Arbitration agreements are a touchy subject in any context, but particularly so in the emotionally charged, often distressed, situations surrounding entry into a long-term care (LTC) facility.
Anyone attempting to keep up with the flip-flop of positions on permitting or prohibiting arbitration clauses in LTC contracts is likely suffering from a severe case of whiplash. In the last three years, the validity of arbitration clauses has gone from silent, to prohibited, and soon they could become lawful. The future of LTC resident care hangs in the balance.
The executive branch’s position on arbitration clauses in LTC contracts has made a 180-degree turn in recent years. In 2016, the Centers for Medicare & Medicaid Services (CMS) banned pre-dispute arbitration agreements. In 2017, CMS issued proposed revisions eliminating the arbitration prohibition.
Congress has now joined in to voice its opinion. Earlier this year, Sen. Richard Blumenthal (D-Conn) introduced the Forced Arbitration Injustice Repeal Act (FAIR) to Congress. Blumenthal’s position is that “forced arbitration is unfair, unjust, and un-American.”
Furthering the confusion, state courts and federal courts continue to battle over whether arbitration agreements can be enforced. The Supreme Court of the United States has cited the Federal Arbitration Act (FAA) to uphold arbitration agreements. The FAA states, in part, that arbitration agreements “shall be valid, irrevocable, and enforceable.”
However, states have found a loophole in the FAA through a provision stating that such agreements can be invalidated “upon such grounds as exist in law or equity for the revocation of any contract.” Many states that find common flaws in contracting – such as fraud, duress, mutual mistake, competency issues, or lack of authority by acting agents – have refused to enforce arbitration agreements. Some states have also distinguished resident care-based suits from family wrongful-death claims, sending the former to arbitration, but the latter to court.
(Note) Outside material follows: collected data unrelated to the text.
===== src/hw/rtl/lphs_pkg.sv =====
// Shared types and constants of the linear-probe hash set.
package lphs_pkg;

	localparam int TABLE_SIZE = 64;
	localparam int KEY_WIDTH  = 16;
	localparam int SLOT_W     = $clog2(TABLE_SIZE);
	localparam int CNT_W      = $clog2(TABLE_SIZE + 1);

	typedef enum logic [1:0] {
		KIND_CLEAR  = 2'd0,
		KIND_INSERT = 2'd1,
		KIND_LOOKUP = 2'd2
	} kind_t;

	typedef enum logic [2:0] {
		ST_IDLE,
		ST_INS,
		ST_LK_ADDR,
		ST_LK_CMP,
		ST_RESP
	} state_t;

	// key store access
	typedef struct packed {
		logic                 we;
		logic [SLOT_W-1:0]    addr;
		logic [KEY_WIDTH-1:0] wdata;
	} mem_req_t;

	// occupancy bit access
	typedef struct packed {
		logic              set;
		logic              clear_all;
		logic [SLOT_W-1:0] idx;
	} used_req_t;

	// result handed to the output register
	typedef struct packed {
		logic load;
		logic found;
		logic status;
	} res_t;

endpackage


===== src/hw/rtl/lphs_key_mem.sv =====
// Key store: one address port, write and registered read each cycle.
module lphs_key_mem (
	input  logic                           clk,
	input  lphs_pkg::mem_req_t             req,
	output logic [lphs_pkg::KEY_WIDTH-1:0] rdata
);

	logic [lphs_pkg::KEY_WIDTH-1:0] mem [lphs_pkg::TABLE_SIZE];
	logic [lphs_pkg::KEY_WIDTH-1:0] rdata_q;

	always_ff @(posedge clk) begin
		if (req.we) begin
			mem[req.addr] <= req.wdata;
		end
		rdata_q <= mem[req.addr];
	end

	assign rdata = rdata_q;

endmodule


===== src/hw/rtl/lphs_used_bits.sv =====
// Per-slot occupancy flags, all cleared together by one clear request.
module lphs_used_bits (
	input  logic                clk,
	input  logic                arst_n,
	input  lphs_pkg::used_req_t req,
	output logic                used
);

	logic [lphs_pkg::TABLE_SIZE-1:0] used_q;

	always_ff @(posedge clk or negedge arst_n) begin
		if (!arst_n) begin
			used_q <= '0;
		end else if (req.clear_all) begin
			used_q <= '0;
		end else if (req.set) begin
			used_q[req.idx] <= 1'b1;
		end
	end

	assign used = used_q[req.idx];

endmodule


===== src/hw/rtl/lphs_probe_ctrl.sv =====
// Probe sequencer: walks slots one step at a time for insert and lookup.
module lphs_probe_ctrl (
	input  logic                           clk,
	input  logic                           arst_n,
	input  logic                           in_valid,
	output logic                           in_stall,
	input  logic [1:0]                     kind,
	input  logic [15:0]                    key,
	input  logic                           out_free,
	input  logic                           used,
	input  logic [lphs_pkg::KEY_WIDTH-1:0] rdata,
	output lphs_pkg::mem_req_t             mem_req,
	output lphs_pkg::used_req_t            used_req,
	output lphs_pkg::res_t                 res
);

	lphs_pkg::state_t                 state_q, state_d;
	logic [lphs_pkg::SLOT_W-1:0]      slot_q, slot_d, slot_nxt;
	logic [lphs_pkg::CNT_W-1:0]       cnt_q, cnt_d;
	logic [lphs_pkg::KEY_WIDTH-1:0]   key_q, key_d;
	logic                             found_q, found_d;
	logic                             status_q, status_d;
	logic                             all_probed;

	always_ff @(posedge clk or negedge arst_n) begin
		if (!arst_n) begin
			state_q <= lphs_pkg::ST_IDLE;
		end else begin
			state_q <= state_d;
		end
	end

	always_ff @(posedge clk) begin
		slot_q   <= slot_d;
		cnt_q    <= cnt_d;
		key_q    <= key_d;
		found_q  <= found_d;
		status_q <= status_d;
	end

	assign slot_nxt = (slot_q == lphs_pkg::SLOT_W'(lphs_pkg::TABLE_SIZE - 1)) ?
		'0 : slot_q + 1'b1;
	assign all_probed = (cnt_q == lphs_pkg::CNT_W'(lphs_pkg::TABLE_SIZE));

	always_comb begin
		state_d  = state_q;
		slot_d   = slot_q;
		cnt_d    = cnt_q;
		key_d    = key_q;
		found_d  = found_q;
		status_d = status_q;
		in_stall = 1'b1;
		mem_req  = '{we: 1'b0, addr: slot_q, wdata: key_q};
		used_req = '{set: 1'b0, clear_all: 1'b0, idx: slot_q};
		res      = '{load: 1'b0, found: found_q, status: status_q};

		case (state_q)
			lphs_pkg::ST_IDLE: begin
				in_stall = 1'b0;
				if (in_valid) begin
					key_d    = key[lphs_pkg::KEY_WIDTH-1:0];
					// home slot: key modulo table size
					slot_d   = lphs_pkg::SLOT_W'(key_d % lphs_pkg::TABLE_SIZE);
					cnt_d    = '0;
					found_d  = 1'b0;
					status_d = 1'b0;
					case (kind)
						lphs_pkg::KIND_CLEAR: begin
							used_req.clear_all = 1'b1;
							state_d = lphs_pkg::ST_RESP;
						end
						lphs_pkg::KIND_INSERT: state_d = lphs_pkg::ST_INS;
						lphs_pkg::KIND_LOOKUP: state_d = lphs_pkg::ST_LK_ADDR;
						default:               state_d = lphs_pkg::ST_RESP;
					endcase
				end
			end
			lphs_pkg::ST_INS: begin
				if (all_probed) begin
					status_d = 1'b1;
					state_d  = lphs_pkg::ST_RESP;
				end else if (!used) begin
					mem_req.we   = 1'b1;
					used_req.set = 1'b1;
					state_d      = lphs_pkg::ST_RESP;
				end else begin
					slot_d = slot_nxt;
					cnt_d  = cnt_q + 1'b1;
				end
			end
			lphs_pkg::ST_LK_ADDR: begin
				// key read issued at slot_q every cycle
				if (all_probed || !used) begin
					state_d = lphs_pkg::ST_RESP;
				end else begin
					state_d = lphs_pkg::ST_LK_CMP;
				end
			end
			lphs_pkg::ST_LK_CMP: begin
				if (rdata == key_q) begin
					found_d = 1'b1;
					state_d = lphs_pkg::ST_RESP;
				end else begin
					slot_d  = slot_nxt;
					cnt_d   = cnt_q + 1'b1;
					state_d = lphs_pkg::ST_LK_ADDR;
				end
			end
			lphs_pkg::ST_RESP: begin
				if (out_free) begin
					res.load = 1'b1;
					state_d  = lphs_pkg::ST_IDLE;
				end
			end
			default: state_d = lphs_pkg::ST_IDLE;
		endcase
	end

endmodule


===== src/hw/rtl/linear_probe_hash_set_top.sv =====
// Top level of the linear-probe hash set: sequencer, stores and output register.
//
// Hash set of 64 slots holding 16-bit keys, open addressing with linear
// probing from home slot key mod 64, wrapping at the end of the table. One
// item is taken at a time; in_stall is high from the cycle after acceptance
// until its result has been moved into the output register. Clear and the
// unused kind go straight to the result. An insert steps over occupied
// slots, one occupancy check per cycle, and writes the first empty one. A
// lookup checks the occupancy of a slot while reading its key, then
// compares the key, and stops when it hits, at an empty slot or after all
// slots; the compare waits because the single key memory port returns
// registered read data in the cycle after the address. An insert into a full
// table reports status 1; a lookup that misses in a full table gives up
// after all 64 slots. Occupancy flags are flip-flops cleared by reset and
// by clear, so no clearing pass is needed after reset. The result register
// lets the next item be accepted while a result still waits on out_stall.
module linear_probe_hash_set_top (
	input  logic        clk,
	input  logic        arst_n,
	input  logic        in_valid,
	output logic        in_stall,
	input  logic [1:0]  kind,
	input  logic [15:0] key,
	output logic        out_valid,
	input  logic        out_stall,
	output logic        found,
	output logic        status
);

	lphs_pkg::mem_req_t             mem_req;
	lphs_pkg::used_req_t            used_req;
	lphs_pkg::res_t                 res;
	logic [lphs_pkg::KEY_WIDTH-1:0] rdata;
	logic                           used;
	logic                           out_free;
	logic                           out_valid_q;
	logic                           found_q;
	logic                           status_q;

	// output slot can take a new item when empty or being drained
	assign out_free = !out_valid_q || !out_stall;

	lphs_probe_ctrl u_ctrl (
		.clk      (clk),
		.arst_n   (arst_n),
		.in_valid (in_valid),
		.in_stall (in_stall),
		.kind     (kind),
		.key      (key),
		.out_free (out_free),
		.used     (used),
		.rdata    (rdata),
		.mem_req  (mem_req),
		.used_req (used_req),
		.res      (res)
	);

	lphs_key_mem u_key_mem (
		.clk   (clk),
		.req   (mem_req),
		.rdata (rdata)
	);

	lphs_used_bits u_used (
		.clk    (clk),
		.arst_n (arst_n),
		.req    (used_req),
		.used   (used)
	);

	// result register
	always_ff @(posedge clk or negedge arst_n) begin
		if (!arst_n) begin
			out_valid_q <= 1'b0;
		end else if (res.load) begin
			out_valid_q <= 1'b1;
		end else if (!out_stall) begin
			out_valid_q <= 1'b0;
		end
	end

	always_ff @(posedge clk) begin
		if (res.load) begin
			found_q  <= res.found;
			status_q <= res.status;
		end
	end

	assign out_valid = out_valid_q;
	assign found     = found_q;
	assign status    = status_q;

	// an accepted item keeps the block busy on the next cycle
	a_busy_after_accept: assert property (@(posedge clk) disable iff (!arst_n)
		in_valid && !in_stall |=> in_stall)
		else $error("input accepted twice in a row");

	// an insert only ever claims a slot that was empty
	a_insert_empty_slot: assert property (@(posedge clk) disable iff (!arst_n)
		mem_req.we |-> used_req.set && !used)
		else $error("insert overwrote an occupied slot");

	// a dropped insert never reports a hit
	a_status_found_excl: assert property (@(posedge clk) disable iff (!arst_n)
		out_valid |-> !(found && status))
		else $error("found and status both set");

	// a result never overwrites one still waiting
	a_no_overwrite: assert property (@(posedge clk) disable iff (!arst_n)
		res.load |-> out_free)
		else $error("result loaded over a pending result");

endmodule


===== config.mk =====
export PLATFORM = sky130hd
export DESIGN_NAME = linear_probe_hash_set_top
export DESIGN_NICKNAME = d
export VERILOG_FILES = /design/src/hw/rtl/lphs_pkg.sv /design/src/hw/rtl/lphs_key_mem.sv /design/src/hw/rtl/lphs_used_bits.sv /design/src/hw/rtl/lphs_probe_ctrl.sv /design/src/hw/rtl/linear_probe_hash_set_top.sv
export SDC_FILE = /design/constraint.sdc
export NUM_CORES = 1
export LEC_CHECK = 0
export ABC_AREA = 0
export BUFFER_PORTS_ARGS = -buffer_cell sky130_fd_sc_hd__buf_2
export CAP_MARGIN = 20
export CORE_UTILIZATION = 63
export DETAILED_ROUTE_END_ITERATION = 10
export PLACE_DENSITY = 0.91
export SLEW_MARGIN = 30
export SYNTH_ARGS = -nofsm -noshare
export SYNTH_HDL_FRONTEND = slang
export SYNTH_HIERARCHICAL = 1
export SYNTH_SLANG_ARGS = --single-unit

===== constraint.sdc =====
create_clock -name clk -period 4.7 [get_ports clk]
set_clock_uncertainty 0.1 [all_clocks]
set_input_delay 0.47 -clock clk [delete_from_list [all_inputs] [get_ports clk]]
set_output_delay 0.47 -clock clk [all_outputs]
set_load 0.005 [all_outputs]

# == After elaboration in Yosys (flattened, before gate mapping) ==
# Memory sizes are Yosys's and may differ from the RTL's. A register that Yosys moved wholly into a read port is not among the register bits.
# Cells that the tools add are included.
# classes
eq_ne,18
mux,43
n_reduce_logical,17
n_lt_le_gt_ge,2
n_bitwise,1
add_sub_neg,2
# ops
cell,n
64-bit 2-to-1 mux,2
64-bit OR,1
6-bit 2-to-1 mux,5
7-bit 2-to-1 mux,4
7-bit one-hot mux with 3 select lines,1
1-bit 2-to-1 mux,18
3-bit 2-to-1 mux,6
6-bit one-hot mux with 3 select lines,1
16-bit == test,1
3-bit one-hot mux with 5 select lines,1
3-bit AND reduction,3
2-bit by 1-bit inequality test with 1-bit output (second input constant),4
2-bit inequality test (second input constant),4
7-bit by 1-bit adder with 7-bit output (second input constant),1
7-bit == test (second input constant),1
6-bit by 7-bit less-than comparator with 1-bit output (second input constant),1
6-bit by 1-bit adder with 6-bit output (second input constant),1
1-bit binary-select mux with 6-bit select,1
1-bit demux with 6-bit select,1
3-bit by 2-bit == test with 1-bit output (second input constant),2
6-bit == test (second input constant),1
6-bit by 1-bit >= comparator with 1-bit output (second input constant),1
3-bit one-hot mux with 2 select lines,1
2-bit nonzero test,3
14 further kinds,18
# totals
register_bits,101
out_inout_bits,4
in_bits,22
n_memories,1
elab_cells,94
ram_bits,1024
# mem_list
memory,depth,width,rd,rd_ports_with_merged_regs,write_ports,line,rtl
u_key_mem.mem,64,16,1,1,1,lphs_key_mem.sv:8,logic [lphs_pkg::KEY_WIDTH-1:0] mem [lphs_pkg::TABLE_SIZE];

# == Depth between registers and ports, before layout ==
# logic_depth
depth_word,7
mapped_depth,15
ltp_nobuf,10

# == Hierarchy ==
# The synthesis kept the hierarchy.
# by_module_without_submodules
mod,seq_area_each_um2,area_per_inst_um2,cells_per_inst,instances
lphs_key_mem,31069.8,39480.4,2264,1
lphs_used_bits,1601.5,2982.9,296,1
lphs_probe_ctrl,1006.0,1775.5,152,1
linear_probe_hash_set_top,85.1,96.3,5,1

# == Worst setup path before layout ==
# Ideal clock, no wire load.
# synth_path
path_kind,register -> register
startpoint,register u_ctrl/slot_q[2] in the netlist's numbering
endpoint,"memory u_key_mem/mem[11][0] in the netlist's numbering, enable pin"
path_stages_with_launch,12
n_path_buf,4
period_less_slack_ns,4.100
t_arrival_ns,3.612
required_ns,4.212
setup_ns,0.388
path_slack_ns,0.600
path_cell_list,edfxtp_1 > buf_4 > buf_2 > buf_2 > buf_2 > mux2_2 > a22oi_1 > nand4_1 > nor4_1 > nor2b_1 > nand2_1 > nor2_1
# synth_lines
element,line,rtl
"start, declared",lphs_probe_ctrl.sv:18,"logic [lphs_pkg::SLOT_W-1:0] slot_q, slot_d, slot_nxt;"
"start signal, assigned",lphs_probe_ctrl.sv:34,slot_q <= slot_d;
"end, declared",lphs_key_mem.sv:8,

==> run summary <==
- Period Utilization, post-route: 0.979
- deepest level of the CTS H-tree: 3
- Remaining DRCs: 0
- endpoint of the worst hold-timing path: u_ctrl/state_q[1]
- r2r startpoint: u_ctrl/slot_q[0]
- startpoint type of the worst setup path: flip-flop
- dpl ws: 0.367 ns
- final total power: 29.0 mW
- Core Util, Final: 0.714
- Reg-to-Reg End: u_key_mem/mem[11][8]
- VDD IR max: 0.383 mV
- number of clock sinks seen by CTS: 1,141
- area grow syn2layout: 11.3%
- # Max-Cap Violations: 0
- Layout Nets: 2,851
- Die Wd: 267 µm
- worst path required time: 4.94 ns
- number of buffers inserted during clock tree synthesis: 105
- Site Rows: 96
- count of distinct cell types in the synthesized netlist: 73
- routed wire length: 123,000 µm
- Reg2Reg Depth: 11
- most common cell after layout, fill and taps aside: sky130_fd_sc_hd__edfxtp_1
- routed vias: 27,900
- top library cells by usage in the layout, fill and taps aside: 1,057 x sky130_fd_sc_hd__edfxtp_1, 241 x sky130_fd_sc_hd__nor2_1, 198 x sky130_fd_sc_hd__a22oi_1, 163 x sky130_fd_sc_hd__mux2i_1, 144 x sky130_fd_sc_hd__buf_4
- root buf cell: sky130_fd_sc_hd__clkbuf_16
- antenna violations before repair: 1
- clock latency on the worst-skew pair: 0.69 ns
- number of setup buffers added after CTS: 0
- Tightest Pin Transition: 1.04 ns
- Gate Count Post-Synth: 2,717
- top-level port count: 26
- mean instance size in the synthesized netlist: 16.3 µm²
- CTS Buffer Depth: 3
- maximum clock frequency: 217 MHz
- final antenna diode count: 0
- final setup TNS: 0 ns
- 1st-pass router iterations: 6
- placed standard-cell area: 45,900 µm²
- sequential area share after synthesis: 0.762
- global placement routability congestion: 0.996
- synthesis warning total: 6
- core box area: 69,100 µm²
- Netlist Area Pre-Place: 44,300 µm²
- arrival time of data at the critical path endpoint: 4.84 ns
- remaining number of nets flagged by the antenna check after routing: 0
- prevailing post-synth register cell: sky130_fd_sc_hd__edfxtp_1
- clock tree from TritonCTS: done
- post-detailed-route via-to-cell ratio: 7.27
- total congestion overflow: 0
- number of global-route vias before repair: 26,900
- Hold Crit Class: primary input to flip-flop
- effective utilization at floorplan: 0.642
- WS Path Type: flip-flop to flip-flop
- Non-Filler Cell Area, Final: 49,300 µm²
- vertical die dimension: 267 µm
- largest net degree at the start of global routing: 101
- async set or reset register ratio after synthesis: 0.0596
- Final Hold Violating Endpoints: 0
- outcome: complete, no violations
- Leak Pwr: 16.5 nW
- routed wire length per instance: 32.1 µm
- setup ws final: 0.0984 ns
- die area: 71,400 µm²
- Rel. slew slack: 0.308
- clock transition at the registers of the reported paths: 0.06 ns
- number of register bits inferred by synthesis: 1,141
- HPWL after detailed placement: 71,100 µm
- r2r setup slk: 0.1 ns
- layout cell share with drive strength beyond 1: 0.127
- power density normalized to cell area: 588 nW/µm²
- Critical Path End Type: flip-flop
- GRT Util Overall: 0.347
- synthesized net count: 2,745
- RSZ-0062 raised after global routing: false
- highest fanout seen on the critical path: 17
- # port buffers: 25
- setup violation total in the final timing report: 0
- Hold Path Depth: 4
- EDFF count, synth: 1,057
- Min Clock Period, post-route: 4.60 ns
- global-route wire length before repair: 179,000 µm
- pins over their slew limit: 0
- startpoint of the worst hold path: kind[1]
- violation count after the first detailed-route iteration: 5,334
-- area by class of cell --
cell class / count / area, µm²
Timing Repair Buffer: 193 / 1510
Tap cell: 931 / 1160
Multi-Input combinational cell: 1371 / 9600
Fill cell: 3837 / 19700
Sequential cell: 1141 / 33800
Clock inverter: 48 / 343
Inverter: 11 / 41.3
Clock buffer: 146 / 2900
-- layer usage --
| metal | global-route usage | vias to the layer above | share of wire |
|---|---|---|---|
| met5 | 0 | - | 0 |
| met4 | 0.174 | 0 | 0.062 |
| met3 | 0.0965 | 480 | 0.15 |
| met2 | 0.535 | 2695 | 0.46 |
| met1 | 0.456 | 13600 | 0.33 |
| li1 | - | 11100 | - |
-- registers in the layout (all words and copies together), names as in the netlist --
register / flops
u_ctrl/key_q: 16
u_ctrl/cnt_q: 7
u_used/used_q: 64
out_valid: 1
u_ctrl/status_q: 1
status: 1
u_ctrl/slot_q: 6
found: 1
u_ctrl/found_q: 1
u_ctrl/state_q: 3
u_key_mem/rdata: 16
u_key_mem/mem: 1024
-- cell usage after synthesis (6+ instances only) --
library cell,count,area share
sky130_fd_sc_hd__a22oi_1,198,0.034
sky130_fd_sc_hd__xor2_1,21,0.0041
sky130_fd_sc_hd__buf_6,11,0.0028
sky130_fd_sc_hd__a21oi_1,140,0.016
sky130_fd_sc_hd__mux4_2,8,0.0041
sky130_fd_sc_hd__nor2_1,243,0.021
sky130_fd_sc_hd__a22o_1,23,0.0045
sky130_fd_sc_hd__a311oi_1,6,0.0012
sky130_fd_sc_hd__nand2_1,68,0.0058
sky130_fd_sc_hd__nand4_1,9,0.0013
sky130_fd_sc_hd__nor3_1,16,0.0018
sky130_fd_sc_hd__mux4_1,7,0.0041
sky130_fd_sc_hd__a2111oi_0,8,0.0016
sky130_fd_sc_hd__o22ai_1,59,0.0083
sky130_fd_sc_hd__mux2_2,20,0.0051
sky130_fd_sc_hd__a31oi_1,25,0.0035
sky130_fd_sc_hd__o21ai_0,41,0.0046
sky130_fd_sc_hd__buf_1,15,0.0013
sky130_fd_sc_hd__a221oi_1,107,0.021
sky130_fd_sc_hd__o22a_1,27,0.0053
sky130_fd_sc_hd__mux2i_1,163,0.037
sky130_fd_sc_hd__a222oi_1,9,0.0020
sky130_fd_sc_hd__o211a_1,7,0.0016
sky130_fd_sc_hd__buf_4,25,0.0042
sky130_fd_sc_hd__nand3_1,16,0.0018
sky130_fd_sc_hd__nand2b_1,9,0.0013
sky130_fd_sc_hd__nor2b_1,15,0.0021
sky130_fd_sc_hd__clkbuf_1,73,0.0062
sky130_fd_sc_hd__o221ai_1,15,0.0030
sky130_fd_sc_hd__or4_1,9,0.0015
sky130_fd_sc_hd__edfxtp_1,1057,0.72
sky130_fd_sc_hd__dfxtp_1,16,0.0072
sky130_fd_sc_hd__nor3b_1,8,0.0014
sky130_fd_sc_hd__a211oi_1,21,0.0036
sky130_fd_sc_hd__dfrtp_1,68,0.038
sky130_fd_sc_hd__buf_2,70,0.0079
sky130_fd_sc_hd__inv_1,9,0.00076
sky130_fd_sc_hd__ha_1,6,0.0017
-- critical path: stages (launching register included) --
cell and delay (ns):
sky130_fd_sc_hd__edfxtp_1 0.67, sky130_fd_sc_hd__buf_4 0.35, sky130_fd_sc_hd__mux4_1 0.59, sky130_fd_sc_hd__nand3_1 0.10, sky130_fd_sc_hd__and4_1 0.19, sky130_fd_sc_hd__nand4_1 0.13
sky130_fd_sc_hd__nor4_1 0.32, sky130_fd_sc_hd__buf_4 0.26, sky130_fd_sc_hd__nor2b_1 0.29, sky130_fd_sc_hd__nand2_1 0.60, sky130_fd_sc_hd__nor2_1 0.32, sky130_fd_sc_hd__buf_4 0.32
-- power by group --
group / leakage, nW / switching [mW] / internal (mW)
clock: 1.57 / 3.66 / 4.48
combinational: 4.38 / 5.83 / 2.44
sequential: 10.6 / 0.446 / 12.2
-- repair_timing --
item,4_1_cts,5_1_grt
hold endpoints to repair,86,0
endpoints found under the setup margin,0,12
hold buffers,18,0
gates resized for setup,0,1
-- kinds of logic (layout without fill, tap and decap cells) --
kind of cell               count (synthesis)  count (layout)  share of synthesized area
xor gates and xnor gates                  25              25                    0.00494
DFF                                     1141            1141                      0.762
and+or+nand+nor                          425             425                     0.0429
adders and majority gates                  6               6                    0.00169
AOI/OAI and AO/OA                        716             716                      0.115
muxes                                    199             199                     0.0503
buffers and inverters                    205             398                     0.0233
-- per-stage QoR --
stage / std cells / hold WS, ns
2_1_floorplan: 2717 / 0.0744
3_3_place_gp: 3629 / 0.304
3_5_place_dp: 3629 / 0.322
4_1_cts: 3841 / 0.199
5_1_grt: 3841 / 0.236
6_report: 3841 / 0.226
-- worst max-delay path by stage --
stage	startpoint	slack (ns)	cells after the start	endpoint
floorplan	u_ctrl/slot_q[2]	0.60	11	u_key_mem/mem[11][0]
global placement	u_ctrl/slot_q[0]	0.42	12	u_key_mem/mem[34][7]
detailed placement	u_ctrl/slot_q[0]	0.37	11	u_key_mem/mem[34][7]
CTS	u_ctrl/slot_q[0]	0.30	11	u_key_mem/mem[34][9]
global route	u_ctrl/slot_q[0]	0.01	12	u_key_mem/mem[51][11]
finish	u_ctrl/slot_q[0]	0.1	11	u_key_mem/mem[11][8]
No activity file was read; power rests on OpenSTA's default activity.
Possibly curtailing states’ use of this loophole, the Trump administration’s revisions keep and enhance clauses pertaining to transparency of arbitration clauses and require greater explanation to signers by facilities. Thus, arguments that arbitration clauses are void for competency, mistake, fraud, duress, etc. may be diffused due to this heightened requirement for informed consent. CMS’s current proposed regulation also upholds the prohibition of deterring patients and family from reporting concerns to state officials and Ombudsmen.
Benefits of Arbitration Agreement Clauses
Arbitration is typically less costly than taking claims to court. For facilities and claimants alike, the use of arbitrators reduces the costs related to ascertaining a resolution.
Avoiding the court system not only reduces the burden on the judicial branch, but also allows for a more expeditious resolution. Seeking resolution through an arbitrator takes less time than the frequently long and drawn out court process.
Arbitration is often a private affair. For claimants and facilities that prefer not to disclose embarrassing or inflammatory details about their activities, this benefit can be very advantageous.
Disadvantages of Arbitration Clauses:
Duress is a frequent element in signing LTC contracts. Often, potential residents, and their caretakers, are unprepared for entry into a LTC facility. Many times, they find themselves in this position after unforeseen or traumatic events. The timeline is often so short that having an attorney look over the paperwork is not an option.
In many areas, quality LTC facilities are in short supply. There are often no suitable alternative facilities within a reasonable distance. This leaves families and potential residents with no choice but to sign whatever a facility’s contract encompasses.
In pre-dispute arbitration agreements, how can informed consent truly be obtained? It is improbable for a facility to explain all potential complaints or issues that such an agreement might cover. For instance, some agreements prevent families or residents from seeking remedy in the court system for egregious acts, like sexual or physical abuse.
Some arbitration clauses allow an arbitrator to be selected by the facility. While a legal requirement that a neutral arbitrator exists, it is ethically questionable that a one-sided selection be permitted.
Lack of access to the court system inhibits the incentive for facilities to provide quality care to its residents. A reasonable presumption is that facilities are motivated to take greater care of residents when civil lawsuits risk repercussions on reputations and licensing. Arbitration often shields facilities from some such publicity.
Clearly, the permissibility of arbitration clauses is in a state of mayhem. State and federal court systems are split over the answer. The executive branch is steering one way and the legislative, the other. The American system of checks and balances has generated a tailspin that is not likely to be controlled anytime in the near future.
At its core, the real concern is in the conscionability of pre-dispute versus post-dispute arbitration. Where is the middle ground? Post-dispute arbitration agreements are undeniably judicious and fair in most circumstances. Would it not be more reasonable to permit LTC facilities to seek, but not require, agreement to pre-dispute alternative dispute resolution as a condition of entry? Better yet, let the afflicted party decide how they would like to seek remedy. But a critical point is roaring from the divide within our branches of government on pre-dispute arbitration clauses – that an agreeable resolution has not yet been offered.